Pembangunan Kebun Raya Baturraden berawal dari gagasan Ibu Megawati Soekarno Putri pada acara Penutupan Jambore Nasional Tahun 2001 di Baturraden. Pada Tahun 2002, gagasan ini ditindaklanjuti oleh Pemerintah Provinsi Jawa Tengah dengan membentuk Tim Khusus untuk merintis pembangunan Kebun Raya Baturraden dan membuat studi kelayakan. Atas fasilitasi dari Kebun Raya Bogor, sejak tahun 2002 telah dimulai ekplorasi dan pengiriman bibit dari Kebun Raya Bogor.
Dari usulan yang disampaikan oleh Gubernur Jawa Tengah kepada Menteri Kehutanan, maka keluarlah SK Menteri Kehutanan No. SK.117/Menhut-II/2004 tgl 19 April 2004 tentang Penunjukan kawasan Hutan Produksi Terbatas seluas 150 Ha di Kab. Banyumas, Prov. Jateng sebagai Kawasan Hutan Dengan Tujuan Khusus (KHDTK) untuk hutan penelitian dan pengembangan serta pendidikan lingkungan dalam bentuk Kebun Raya Baturraden.

Pada tanggal 29 Desember 2004 telah dilakukan peresmian, penanaman perdana dan penandatanganan MoU antara Kepala Litbang Kehutanan Departemen Kehutanan.
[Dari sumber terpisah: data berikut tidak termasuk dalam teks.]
File: config.mk
export PLATFORM = sky130hd
export DESIGN_NAME = sub_block_accum
export DESIGN_NICKNAME = d
export VERILOG_FILES = /design/src/rtl/sub_pkg.sv /design/src/rtl/sub_term_check.sv /design/src/rtl/sub_block_accum.sv
export SDC_FILE = /design/constraint.sdc
export NUM_CORES = 1
export LEC_CHECK = 0
export ABC_AREA = 1
export BUFFER_PORTS_ARGS = -buffer_cell sky130_fd_sc_hd__buf_2
export CAP_MARGIN = 20
export CORE_UTILIZATION = 60
export CTS_CLUSTER_SIZE = 12
export DETAILED_ROUTE_END_ITERATION = 16
export PLACE_DENSITY = 0.89
export SYNTH_ARGS = -nofsm -noshare
export SYNTH_HDL_FRONTEND = slang
export SYNTH_SLANG_ARGS = --single-unit
File: constraint.sdc
create_clock -name clk -period 6.8 [get_ports clk]
set_input_delay 0.68 -clock clk [delete_from_list [all_inputs] [get_ports clk]]
set_output_delay 0.68 -clock clk [all_outputs]
set_load 0.03 [all_outputs]
File: src/rtl/sub_pkg.sv
// Shared types, widths and the term helper for the subtractor-stage accumulator.
package sub_pkg;

    localparam int DATA_W = 8;

    typedef enum logic {
        ACCUM = 1'b0,
        HOLD  = 1'b1
    } state_e;

    // Exact x-y as a sign-extended value: the borrow is the 9th (sign) bit
    // above the 8-bit upstream difference. Bits at and above acc_w are
    // zeroed; callers cast the result down to their accumulator width, so
    // accumulators wider than 32 bits are not supported.
    function automatic logic [31:0] term_ext(
        input logic [DATA_W-1:0] x,
        input logic [DATA_W-1:0] y,
        input logic [DATA_W-1:0] diff,
        input int                acc_w
    );
        logic        borrow;
        logic [31:0] t;
        borrow = (x < y);
        t = 32'($signed({borrow, diff}));
        for (int i = 0; i < 32; i++) begin
            if (i >= acc_w) begin
                t[i] = 1'b0;
            end
        end
        return t;
    endfunction

endpackage

File: src/rtl/sub_term_check.sv
// Combinational per-sample decode: borrow, sign-extended exact difference,
// and a mismatch flag when the upstream diff is not (x-y) mod 256.
module sub_term_check
    import sub_pkg::*;
#(
    parameter int ACC_W = 16
) (
    input  logic [DATA_W-1:0] x_i,
    input  logic [DATA_W-1:0] y_i,
    input  logic [DATA_W-1:0] diff_i,
    output logic              borrow_o,
    output logic              mismatch_o,
    output logic [ACC_W-1:0]  term_o
);

    logic [DATA_W-1:0] expect_diff;

    assign borrow_o    = (x_i < y_i);
    assign expect_diff = x_i - y_i;
    assign mismatch_o  = (diff_i != expect_diff);
    // The term uses diff as given, so a faulty upstream value is still summed.
    assign term_o      = ACC_W'(term_ext(x_i, y_i, diff_i, ACC_W));

endmodule

File: src/rtl/sub_block_accum.sv
// Block accumulator: sums NUM_SAMPLES exact differences, then holds the sum
// and borrow count until the downstream takes it.
//
// Handshakes: a transfer happens on a rising edge where valid && ready are
// both high; valid never depends on ready, and in_ready depends on state only.
module sub_block_accum
    import sub_pkg::*;
#(
    parameter int NUM_SAMPLES = 16,
    parameter int ACC_W       = 16
) (
    input  logic              clk,
    input  logic              rst,
    input  logic              clear,
    input  logic              in_valid,
    output logic              in_ready,
    input  logic [DATA_W-1:0] x,
    input  logic [DATA_W-1:0] y,
    input  logic [DATA_W-1:0] diff,
    output logic              out_valid,
    input  logic              out_ready,
    output logic [ACC_W-1:0]  acc_out,
    output logic [8:0]        borrow_cnt,
    output logic              err,
    output state_e            state_o
);

    localparam int                CNT_W = (NUM_SAMPLES > 2) ? $clog2(NUM_SAMPLES) : 1;
    localparam logic [CNT_W-1:0]  LAST  = CNT_W'(NUM_SAMPLES - 1);

    state_e             state_q, state_d;
    logic [CNT_W-1:0]   cnt_q, cnt_d;
    logic [ACC_W-1:0]   acc_q, acc_d;
    logic [8:0]         bc_q, bc_d;
    logic [ACC_W-1:0]   acc_out_q, acc_out_d;
    logic [8:0]         borrow_cnt_q, borrow_cnt_d;
    logic               err_q, err_d;

    logic               borrow;
    logic               mismatch;
    logic [ACC_W-1:0]   term;
    logic               accept;

    sub_term_check #(
        .ACC_W (ACC_W)
    ) u_term (
        .x_i        (x),
        .y_i        (y),
        .diff_i     (diff),
        .borrow_o   (borrow),
        .mismatch_o (mismatch),
        .term_o     (term)
    );

    assign accept = in_valid && (state_q == ACCUM);

    // Next-state and datapath update; every register defaults to holding.
    always_comb begin
        state_d      = state_q;
        cnt_d        = cnt_q;
        acc_d        = acc_q;
        bc_d         = bc_q;
        acc_out_d    = acc_out_q;
        borrow_cnt_d = borrow_cnt_q;
        err_d        = err_q;
        case (state_q)
            ACCUM: begin
                if (accept) begin
                    err_d = err_q | mismatch;
                    if (cnt_q == '0) begin
                        // First sample of a block loads rather than adds.
                        acc_d = term;
                        bc_d  = 9'(borrow);
                        cnt_d = CNT_W'(1);
                    end else if (cnt_q == LAST) begin
                        acc_out_d    = acc_q + term;
                        borrow_cnt_d = bc_q + 9'(borrow);
                        cnt_d        = '0;
                        state_d      = HOLD;
                    end else begin
                        acc_d = acc_q + term;
                        bc_d  = bc_q + 9'(borrow);
                        cnt_d = cnt_q + CNT_W'(1);
                    end
                end
            end
            HOLD: begin
                if (out_ready) begin
                    state_d = ACCUM;
                end
            end
            default: state_d = ACCUM;
        endcase
    end

    // State and datapath registers; rst and clear flush everything.
    always_ff @(posedge clk) begin
        if (rst || clear) begin
            state_q      <= ACCUM;
            cnt_q        <= '0;
            acc_q        <= '0;
            bc_q         <= '0;
            acc_out_q    <= '0;
            borrow_cnt_q <= '0;
            err_q        <= 1'b0;
        end else begin
            state_q      <= state_d;
            cnt_q        <= cnt_d;
            acc_q        <= acc_d;
            bc_q         <= bc_d;
            acc_out_q    <= acc_out_d;
            borrow_cnt_q <= borrow_cnt_d;
            err_q        <= err_d;
        end
    end

    assign in_ready   = (state_q == ACCUM);
    assign out_valid  = (state_q == HOLD);
    assign acc_out    = acc_out_q;
    assign borrow_cnt = borrow_cnt_q;
    assign err        = err_q;
    assign state_o    = state_q;

endmodule

Word-level counts from Yosys, hierarchy flattened
Cells that the tools add are included.
{"block": "word_totals", "in_bits": 29, "elab_cells": 35, "register_bits": 56, "out_inout_bits": 29}
{"block": "op_classes", "mux": 11, "n_reduce_logical": 6, "n_eq_ne": 3, "add_sub_neg": 4, "bitwise_logic": 3, "order_cmp": 1}
{"op": "$mux W16", "n": 2}
{"op": "$mux W9", "n": 2}
{"op": "$add A16 B16 Y16", "n": 1}
{"op": "$add A9 B1 Y9", "n": 1}
{"op": "$lt A8 B8 Y1", "n": 1}
{"op": "$mux W4", "n": 2}
{"op": "$ne A8 B8 Y1", "n": 1}
{"op": "$sub A8 B8 Y8", "n": 1}
{"op": "$add A4 B1 Y4 const B", "n": 1}
{"op": "$eq A4 B4 Y1 const B", "n": 1}
{"op": "$logic_not A4 Y1", "n": 1}
{"op": "$mux W1", "n": 4}
{"op": "$reduce_and A4 Y1", "n": 1}
{"op": "$reduce_and A3 Y1", "n": 1}
{"op": "$ne A2 B2 Y1 const B", "n": 1}
{"op": "$not A1 Y1", "n": 2}
{"op": "$pmux W1 S2", "n": 1}
{"op": "$reduce_and A2 Y1", "n": 1}
{"op": "$logic_and A1 B1 Y1", "n": 1}
{"op": "$logic_or A1 B1 Y1", "n": 1}
{"op": "$or A1 B1 Y1", "n": 1}

Longest topological paths before layout
Gate-level depths: netlist of run 1.
{"block": "depth", "word_depth": 5, "mapped_depth": 21}

Modules after synthesis
Synthesis of run 1 repeated with hierarchy kept, for this count alone.
{"block": "unflattened", "cells_unflattened": 637, "hier_area_um2": 4146.5}
{"module": "sub_block_accum", "n_inst": 1, "area_each_um2": 3447.1, "seq_area_each_um2": 1121.1, "cells_per_inst": 508}
{"module": "sub_term_check", "n_inst": 1, "area_each_um2": 699.4, "seq_area_each_um2": 0.0, "cells_per_inst": 129}

Worst setup path before layout of run 1
Ideal clock, no wire load.
{"block": "synth_timing", "kind": "input port to flip-flop", "startpoint": "input x[0]", "endpoint": "register acc_out_q[15], in the netlist acc_out[15]", "t_arrival_ns": 2.946, "stages": 20, "path_slack_ns": 3.745, "n_path_buf": 0, "setup_time_ns": 0.109, "cell_sequence": "inv_1 ha_1 fa_1 inv_1 nand3_1 nand2_1 nand2_1 nand2_1 inv_2 ha_1 a21oi_1 o21ai_0 nand2_1 nand2_1 a21oi_1 nand2_1 nand2_1 nand2_1 nand2_1 inv_1"}
{"block": "synth_between", "elab_chain_cells": 2}
{"item": "start: declaration", "line": "sub_block_accum.sv:17", "rtl": "input logic [DATA_W-1:0] x,"}
{"item": "$lt A8 B8 Y1", "line": "sub_pkg.sv:23", "rtl": "borrow = (x < y);"}
{"item": "$add A16 B16 Y16", "line": "sub_block_accum.sv:76", "rtl": "acc_out_d = acc_q + term;"}
{"item": "end signal: assignment", "line": "sub_block_accum.sv:111", "rtl": "acc_out_q <= acc_out_d;"}
{"item": "end: declaration", "line": "sub_block_accum.sv:35", "rtl": "logic [ACC_W-1:0] acc_out_q, acc_out_d;"}
Every way passes these cells.
A chain may end at the register's enable or synchronous reset.

Worst setup path after layout of run 1
{"block": "layout_timing", "startpoint": "input y[0]", "endpoint": "register acc_out_q[15], in the netlist acc_out[15]"}
{"block": "layout_between", "elab_chain_cells": 2}
{"item": "start: declaration", "line": "sub_block_accum.sv:18", "rtl": "input logic [DATA_W-1:0] y,"}
{"item": "$lt A8 B8 Y1", "line": "sub_pkg.sv:23"}
{"item": "$add A16 B16 Y16", "line": "sub_block_accum.sv:76"}
Every way passes these cells.

==> results of run 1 <==
==> per-layer routing <==
layer / wire length [µm] / GRT usage (%) / share of wire [%] / up-vias
li1: - / - / - / 1911
met1: 3920 / 33.3 / 44 / 1638
met2: 4350 / 51.5 / 49 / 99
met3: 400 / 4.04 / 4.5 / 19
met4: 206 / 10.7 / 2.3 / 0
met5: 0 / 0 / 0 / -
==> power groups by stage <==
stage | combinational [mW] | sequential (mW) | clock (mW)
3_3_place_gp | 0.178 | 0.345 | 0
3_5_place_dp | 0.184 | 0.345 | 0
2_1_floorplan | 0.142 | 0.345 | 0
6_report | 0.188 | 0.338 | 0.254
4_1_cts | 0.186 | 0.338 | 0.255
5_1_grt | 0.213 | 0.339 | 0.265
==> layout make-up <==
class,count,area [µm²]
tap,75,93.8
sequential,56,1120
clock inverter,2,60.1
multi-input combinational,416,2240
timing repair buffer,58,293
inverter,87,332
clock buffer,5,68.8
fill,513,1780
==> placed cells by master, fill, tap and decap left out <==
cell and instances:
nand2_1 165, inv_1 82, nor2_1 60, buf_2 57, dfxtp_1 56, a21oi_1 37
nand3_1 30, o21ai_0 28, ha_1 27, xor2_1 14, a31oi_1 8, xnor2_1 8
a21o_1 6, nand4_1 5, clkbuf_8 5, a21oi_2 4, nand3_2 4, inv_2 3
nand3b_1 3, nor3_1 3, nand2_4 2, nor2_4 2, nand2_2 2, fa_1 2
bufinv_16 2, o21a_1 1, clkinv_4 1, a31oi_4 1, clkinv_1 1, o21ai_1 1
a221oi_1 1, a22oi_1 1, o211ai_1 1, buf_4 1
==> worst reg2reg max path: cells and delay by family (launching register included) <==
kind                       cells  cell delay (ps)
adders and majority gates      2              580
buffers and inverters          2              100
DFF                            1              350
and+or+nand+nor               10              970
==> cells in the mapped netlist, types with 4 or more instances <==
cell / count
nand2_1: 165
inv_1: 82
nor2_1: 60
dfxtp_1: 56
a21oi_1: 37
nand3_1: 30
o21ai_0: 28
ha_1: 27
xor2_1: 14
a31oi_1: 8
xnor2_1: 8
a21o_1: 6
buf_2: 6
clkbuf_1: 6
nand4_1: 5
a21oi_2: 4
nand3_2: 4
==> flip-flops by register name, indices dropped and copies added (netlist names) <==
signal,count
acc_q,16
out_valid,1
err,1
bc_q,9
acc_out,16
borrow_cnt,9
cnt_q,4
==> cells by family after synthesis <==
logic type,share of synthesized area (%)
AOI/OAI and AO/OA,13.6
buffers and inverters,11.0
adders and majority gates,10.0
DFF,29.7
and+or+nand+nor,30.7
xor gates and xnor gates,5.10
==> worst paths after layout <==
check	startpoint	end	cells after the start
setup reg to reg	acc_q[0]$_SDFFE_PP0P_	acc_out[14]$_SDFFE_PP0P_	14
hold reg to reg	borrow_cnt[2]$_SDFFE_PP0P_	borrow_cnt[2]$_SDFFE_PP0P_	2
setup / recovery	y[0]	acc_out[15]$_SDFFE_PP0P_	20
hold / removal	borrow_cnt[2]$_SDFFE_PP0P_	borrow_cnt[2]$_SDFFE_PP0P_	2
==> stage by stage <==
step | utilization (%) | cell area (µm²) | total power [mW]
2_1_floorplan | - | 3780 | 0.486
3_3_place_gp | 68.2 | 4080 | 0.523
3_5_place_dp | 68.2 | 4080 | 0.529
4_1_cts | 70.3 | 4210 | 0.779
5_1_grt | 70.3 | 4210 | 0.816
6_report | 70.3 | 4210 | 0.779
==> results.ini, run 1 <==
[status]
outcome=finished clean

[placement]
placedCellCount=692
io_buffers=57
hpwl_um=6520
gp_congestion=0.919
place_ws_ps=3320

[sta]
rsz0062_at_grt=false
fin_ws_ps=3600
worstMarginPinSlew_ps=996
hold_violations=0
skew_ps=10.9
fmax_mhz=312
whs_ps=464
period_minus_slack_ps=3200
fin_crit_sh_pct=47.1
setup_viol_count_final=0
slew_violations=0
tns_ps=0
relSlewSlack_pct=33.3

[die]
initial_core_util_pct=63.1
die-area_um2=6620
fp.dieW_um=81.4
placement_rows=28
io_pins=58
fp.coreArea_um2=5990
fp.dieH_um=81.4

[drt]
routedWlPerCell_um=12.7
routed_wl_um=8880
vias=3667
vias_per_cell=5.25
first_iter_violations=181
detail_route.first_pass.iterations=5
drc=0
postRouteAntennaNets=0

[logic_synthesis]
synth_cell_type_count=34
async_flop_share_pct=0
avgSynthCellArea_um2=6.59
yosys.area.top_type_share_pct=29.7
synth-warning-count=0
syn_area_um2=3780
synth-seq-cells=56
yosysTopAreaCell=dfxtp_1
synth.yosys.seq_area_share_pct=29.7
yosys_most_used_dff=dfxtp_1
synth_edf_count=0
syn_inst=574
synthesis.nets=632
synth_area_leaders=dfxtp_1 (30%), nand2_1 (16%), ha_1 (8.9%), inv_1 (8.1%), nor2_1 (6.0%)

[clock_tree]
clock_sinks=56
cts_resized=0
root_buffer=clkbuf_8
clockBufferDepth=2
clk_pin_slew_ps=100
cts_hold_buf=0
cts_setup_buffers=0
insertion_delay_ps=310
cts_tree=done
htree_num_levels=2
numCtsBuffers=5

[setup_path]
r2r_setup_slack_ps=4700
path_class=in -> reg
critPathArrivalTime_ps=3420
path_max_fanout=9
crit_path_end_kind=flip-flop
cp_num_buf_inv=4
cp_top_family=adder cells
slowest_delay_ps=410
crit_required_ps=7010
crit_chain=buf_2 > ha_1 > fa_1 > inv_1 > nand3_1 > nand2_1 > nand2_1 > nand2_1 > inv_2 > ha_1 > a21oi_1 > o21ai_0 > nand2_1 > nand2_1 > a21oi_1 > nand2_1 > nand2_1 > nand2_1 > nand2_1 > inv_1
cpMostUsedCell=nand2_1
critPathLaunchType=primary input
cp_slowest_cell=fa_1

[grt]
grt_max_degree=44
grt_pass1_wl_um=14800
grt_pass1_vias=3449
grt_usage_pct=28.4
overflow=0
antenna_found_initial=0

[hold_path]
hold_class=reg -> reg

[run]
cap_violations=0

[pwr]
ir_drop_mv=0.180
clkPwrFrac_pct=32.6
p_comb_share_pct=24.1
intPower_uw=545
p_switching_uw=234
pwr-share-seq_pct=43.3
leakage_nw=2.27
switching_share_pct=30.1
power_density_nw_per_um2=185

[layout]
fin_cells=699
drive_gt1_share_pct=13.5
num_antenna_cells=0
area_delta_synth_final_pct=11.5
final_nets=682

(Power assumes the default switching activity.)
==> inputs of run 2 (changes only) <==
Settings changed: CORE_UTILIZATION 60 to 52, PLACE_DENSITY 0.89 to 0.82.
Clock period 6.8 ns to 2.77 ns, I/O delays scaled along.
==> results.ini, run 2 (same netlist as run 1, synthesis figures left out) <==
[setup_path]
crit_required_ps=3000  ; -4010 ps
path_max_fanout=8  ; -1
critPathLaunchType=primary input
crit_path_end_kind=flip-flop
path_class=in -> reg
critPathArrivalTime_ps=2820  ; -600 ps

[pwr]
p_comb_share_pct=28.1  ; +4.0 points
ir_drop_mv=0.390  ; +120%
switching_share_pct=32.2  ; +2.1 points
leakage_nw=2.37  ; +4.3%
pwr-share-seq_pct=43.0  ; -0.3 points
intPower_mw=1.31  ; +140%
power_density_nw_per_um2=431  ; +130%
p_switching_uw=623  ; +170%
clkPwrFrac_pct=28.9  ; -3.7 points

[placement]
gp_congestion=0.985  ; +7.2%
dpl_cell_area_um2=4270  ; +4.4%
hpwl_um=6920  ; +6.2%
place_ws_ps=-156  ; -3470 ps
io_buffers=57  ; unchanged

[hold_path]
hold_class=in -> reg

[drt]
vias_per_cell=5.12  ; -2.3%
routedWlPerCell_um=12.7  ; -0.17%
routed_wl_um=9390  ; +5.7%
detail_route.first_pass.iterations=5  ; unchanged
vias=3792  ; +3.4%
drc=0  ; unchanged
postRouteAntennaNets=0  ; unchanged
first_iter_violations=213  ; +18%

[layout]
num_antenna_cells=0  ; unchanged
final_core_util_pct=65.1  ; -5.3 points
area_delta_synth_final_pct=18.9
layout_commonest_cell=nand2_1
design_area_um2=4490  ; +6.7%
fillers=643  ; +25%
drive_gt1_share_pct=18.3  ; +4.9 points
final_nets=701  ; +2.8%
layout.cells.most_common_list=nand2_1 (164), inv_1 (82), nor2_1 (60)

[die]
fp.coreArea_um2=6910  ; +15%
io_pins=58  ; unchanged
die-area_um2=7610  ; +15%
placement_rows=30  ; +7.1%
initial_core_util_pct=54.7  ; -8.4 points
fp.dieH_um=87.3  ; +7.2%
fp.dieW_um=87.3  ; +7.2%

[clock_tree]
cts_setup_buffers=0  ; unchanged
htree_num_levels=2  ; unchanged
insertion_delay_ps=320  ; about the same
root_buffer=clkbuf_8
clk_pin_slew_ps=100  ; about the same
clockBufferDepth=2  ; unchanged
cts_hold_buf=0  ; unchanged
cts_tree=done
numCtsBuffers=5  ; unchanged
clock_sinks=56  ; unchanged

[sta]
rsz0062_at_grt=true
skew_ps=9.78  ; -1.15 ps
hold_violations=0  ; unchanged
slew_violations=0  ; unchanged
relSlewSlack_pct=64.3  ; +31 points
period_minus_slack_ps=2590
worstMarginPinSlew_ps=536  ; -460 ps
fin_crit_sh_pct=93.5
fmax_mhz=386
setup_viol_count_final=0  ; unchanged
fin_ws_ps=180  ; -3420 ps

[grt]
grt_usage_pct=25.0  ; -3.4 points
grt_pass1_wl_um=15200  ; +2.9%
met3_usage_pct=3.41  ; -0.63 points
overflow=0  ; unchanged
grt_pass1_vias=3462  ; +0.38%
grt_use_met1_pct=32.4  ; -0.89 points
grtUsageMet2_pct=43.3  ; -8.2 points
antenna_found_initial=0  ; unchanged
grt_max_degree=34  ; -23%
top_usage_layer=met2

[run]
cap_violations=0  ; unchanged

[status]
outcome=finished clean

-- run 2: cell count changes in the layout (fill, tap and decap cells not counted), moves of 2 or more --
cell	before	now
ha_1	27	21
ha_4	0	6
nor3_2	0	2
a21oi_1	37	32
buf_4	1	19
a21oi_2	4	9
nor3_1	3	1
-- run 2: worst paths after layout --
check	to	slack, ps	startpoint	depth (start not counted)
max	acc_out[15]$_SDFFE_PP0P_	180	y[0]	22
min	out_valid$_SDFF_PP0_	240	out_ready	4
max reg2reg	acc_out[8]$_SDFFE_PP0P_	630	acc_q[0]$_SDFFE_PP0P_	14
min reg2reg	err$_SDFFE_PP0P_	470	err$_SDFFE_PP0P_	2
-- run 2: timing repair --
| item | 4_1_cts | 5_1_grt |
|---|---|---|
| resized for setup | 0 | 18 |
| setup endpoints to repair | 0 | 12 |
| hold endpoints to repair | 0 | 0 |
-- run 2: critical path, stage by stage --
cell	delay, ps
buf_2	100
ha_1	220
fa_1	410
inv_1	90
nand3_1	90
nand2_1	100
nand2_1	90
nand2_2	120
inv_4	100
buf_4	160
ha_4	280
nand2_1	100
o21ai_0	170
inv_1	50
nand2_1	80
inv_1	50
nand2_1	50
nand2_1	70
nand2_1	70
nand2_1	40
nand2_1	60
inv_1	40
-- run 2: final cells by class --
type | count | area (µm²) | share of cell area [%]
clock inverters | 2 | 38.8 | 0.863
clock buffers | 6 | 72.6 | 1.62
repair buffers | 77 | 448 | 9.97
inverters | 87 | 334 | 7.44
flip-flops and latches | 56 | 1120 | 25.0
well taps | 96 | 120 | 2.67
multi-input cells | 416 | 2360 | 52.5
-- run 2: power groups by stage --
stage | clock (mW) | combinational [mW] | sequential, mW
4_1_cts | 0.558 | 0.503 | 0.829
6_report | 0.559 | 0.545 | 0.832
2_1_floorplan | 0 | 0.348 | 0.846
3_3_place_gp | 0 | 0.487 | 0.847
3_5_place_dp | 0 | 0.500 | 0.848
5_1_grt | 0.592 | 0.611 | 0.835
-- run 2: per-stage QoR --
| stage | instances | power, mW | hold slack [ps] | TNS (ps) |
|---|---|---|---|---|
| 5_1_grt | 740 | 2.04 | 245 | -56.3 |
| 3_3_place_gp | 732 | 1.33 | 436 | -337 |
| 3_5_place_dp | 732 | 1.35 | 447 | -1160 |
| 4_1_cts | 740 | 1.89 | 234 | 0 |
| 6_report | 740 | 1.94 | 236 | 0 |
| 2_1_floorplan | 574 | 1.19 | 446 | 0 |
-- run 2: per-layer routing --
metal	vias up	wire (µm)	part of all wire, %
met2	107	4550	48
met4	0	150	1.6
met5	-	0	0
met1	1716	4170	44
li1	1952	-	-
met3	17	517	5.5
Gubernur Jawa Tengah, Ketua LIPI. Dirut Perum Perhutani dan Bupati Banyumas tentang kolaborasi pengelolaan Kebun Raya Baturraden.
Untuk meningkatkan status hukum kawasan, Menteri Kehutanan mengeluarkan SK Menhut No. 85/Menhut-II/2005 tgl 4 April 2005 tentang Penetapan Kawasan Hutan dengan Tujuan Khusus untuk Hutan Penelitian dan Pengembangan serta Pendidikan Lingkungan dalam bentuk Kebun Raya Baturraden seluas 143,50 Ha di Kabupaten Banyumas Provinsi Jawa Tengah.